▸ Exercise directions
Set down the records that follow in full and without changes.
^^^^^^^^
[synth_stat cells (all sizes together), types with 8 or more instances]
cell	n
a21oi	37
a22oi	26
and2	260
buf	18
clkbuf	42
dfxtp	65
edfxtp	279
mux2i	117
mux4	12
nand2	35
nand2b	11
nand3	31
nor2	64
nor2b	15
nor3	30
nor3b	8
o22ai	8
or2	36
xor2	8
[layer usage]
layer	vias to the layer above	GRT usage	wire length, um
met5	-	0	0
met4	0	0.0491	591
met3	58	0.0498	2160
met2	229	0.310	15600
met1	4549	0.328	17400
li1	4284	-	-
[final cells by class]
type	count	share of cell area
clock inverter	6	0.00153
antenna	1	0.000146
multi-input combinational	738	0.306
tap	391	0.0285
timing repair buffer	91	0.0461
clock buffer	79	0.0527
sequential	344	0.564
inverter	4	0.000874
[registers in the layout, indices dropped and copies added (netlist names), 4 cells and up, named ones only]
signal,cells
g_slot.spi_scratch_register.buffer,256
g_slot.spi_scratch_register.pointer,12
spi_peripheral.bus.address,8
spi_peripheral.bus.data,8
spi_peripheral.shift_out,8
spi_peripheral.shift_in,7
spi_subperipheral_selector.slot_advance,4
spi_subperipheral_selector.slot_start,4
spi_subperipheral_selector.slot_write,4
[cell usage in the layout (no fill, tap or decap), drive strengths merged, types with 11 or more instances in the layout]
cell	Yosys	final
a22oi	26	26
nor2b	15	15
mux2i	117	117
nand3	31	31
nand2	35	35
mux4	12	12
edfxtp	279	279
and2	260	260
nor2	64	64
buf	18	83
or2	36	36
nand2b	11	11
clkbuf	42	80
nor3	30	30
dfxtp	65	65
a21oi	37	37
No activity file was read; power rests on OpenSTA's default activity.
<file path="config.mk">
export PLATFORM = sky130hd
export DESIGN_NAME = decodeStage
export DESIGN_NICKNAME = d
export VERILOG_FILES = /design/src/mipsPkg.sv /design/src/instrDecoder.sv /design/src/writerTracker.sv /design/src/hazardUnit.sv /design/src/decodeStage.sv
export SDC_FILE = /design/constraint.sdc
export NUM_CORES = 1
export LEC_CHECK = 0
export CORE_ASPECT_RATIO = 0.8
export CORE_MARGIN = 1.5
export CORE_UTILIZATION = 35
export DETAILED_ROUTE_END_ITERATION = 7
export DONT_BUFFER_PORTS = 1
export PLACE_DENSITY = 0.58
export SYNTH_ARGS = -nofsm -noshare
export SYNTH_HDL_FRONTEND = slang
export SYNTH_HIERARCHICAL = 1
export SYNTH_SLANG_ARGS = --single-unit
export TNS_END_PERCENT = 20
</file>
<file path="constraint.sdc">
create_clock -name clk -period 4.15 [get_ports clk]
set_input_delay 0.2075 -clock clk [delete_from_list [all_inputs] [get_ports clk]]
set_output_delay 0.2075 -clock clk [all_outputs]
set_load 0.02 [all_outputs]
</file>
^^^^^^^^
▸ Response to the task
[synth_stat cells (all sizes together), types with 8 or more instances]
cell	n
a21oi	37
a22oi	26
and2	260
buf	18
clkbuf	42
dfxtp	65
edfxtp	279
mux2i	117
mux4	12
nand2	35
nand2b	11
nand3	31
nor2	64
nor2b	15
nor3	30
nor3b	8
o22ai	8
or2	36
xor2	8
[layer usage]
layer	vias to the layer above	GRT usage	wire length, um
met5	-	0	0
met4	0	0.0491	591
met3	58	0.0498	2160
met2	229	0.310	15600
met1	4549	0.328	17400
li1	4284	-	-
[final cells by class]
type	count	share of cell area
clock inverter	6	0.00153
antenna	1	0.000146
multi-input combinational	738	0.306
tap	391	0.0285
timing repair buffer	91	0.0461
clock buffer	79	0.0527
sequential	344	0.564
inverter	4	0.000874
[registers in the layout, indices dropped and copies added (netlist names), 4 cells and up, named ones only]
signal,cells
g_slot.spi_scratch_register.buffer,256
g_slot.spi_scratch_register.pointer,12
spi_peripheral.bus.address,8
spi_peripheral.bus.data,8
spi_peripheral.shift_out,8
spi_peripheral.shift_in,7
spi_subperipheral_selector.slot_advance,4
spi_subperipheral_selector.slot_start,4
spi_subperipheral_selector.slot_write,4
[cell usage in the layout (no fill, tap or decap), drive strengths merged, types with 11 or more instances in the layout]
cell	Yosys	final
a22oi	26	26
nor2b	15	15
mux2i	117	117
nand3	31	31
nand2	35	35
mux4	12	12
edfxtp	279	279
and2	260	260
nor2	64	64
buf	18	83
or2	36	36
nand2b	11	11
clkbuf	42	80
nor3	30	30
dfxtp	65	65
a21oi	37	37
No activity file was read; power rests on OpenSTA's default activity.
<file path="config.mk">
export PLATFORM = sky130hd
export DESIGN_NAME = decodeStage
export DESIGN_NICKNAME = d
export VERILOG_FILES = /design/src/mipsPkg.sv /design/src/instrDecoder.sv /design/src/writerTracker.sv /design/src/hazardUnit.sv /design/src/decodeStage.sv
export SDC_FILE = /design/constraint.sdc
export NUM_CORES = 1
export LEC_CHECK = 0
export CORE_ASPECT_RATIO = 0.8
export CORE_MARGIN = 1.5
export CORE_UTILIZATION = 35
export DETAILED_ROUTE_END_ITERATION = 7
export DONT_BUFFER_PORTS = 1
export PLACE_DENSITY = 0.58
export SYNTH_ARGS = -nofsm -noshare
export SYNTH_HDL_FRONTEND = slang
export SYNTH_HIERARCHICAL = 1
export SYNTH_SLANG_ARGS = --single-unit
export TNS_END_PERCENT = 20
</file>
<file path="constraint.sdc">
create_clock -name clk -period 4.15 [get_ports clk]
set_input_delay 0.2075 -clock clk [delete_from_list [all_inputs] [get_ports clk]]
set_output_delay 0.2075 -clock clk [all_outputs]
set_load 0.02 [all_outputs]
</file>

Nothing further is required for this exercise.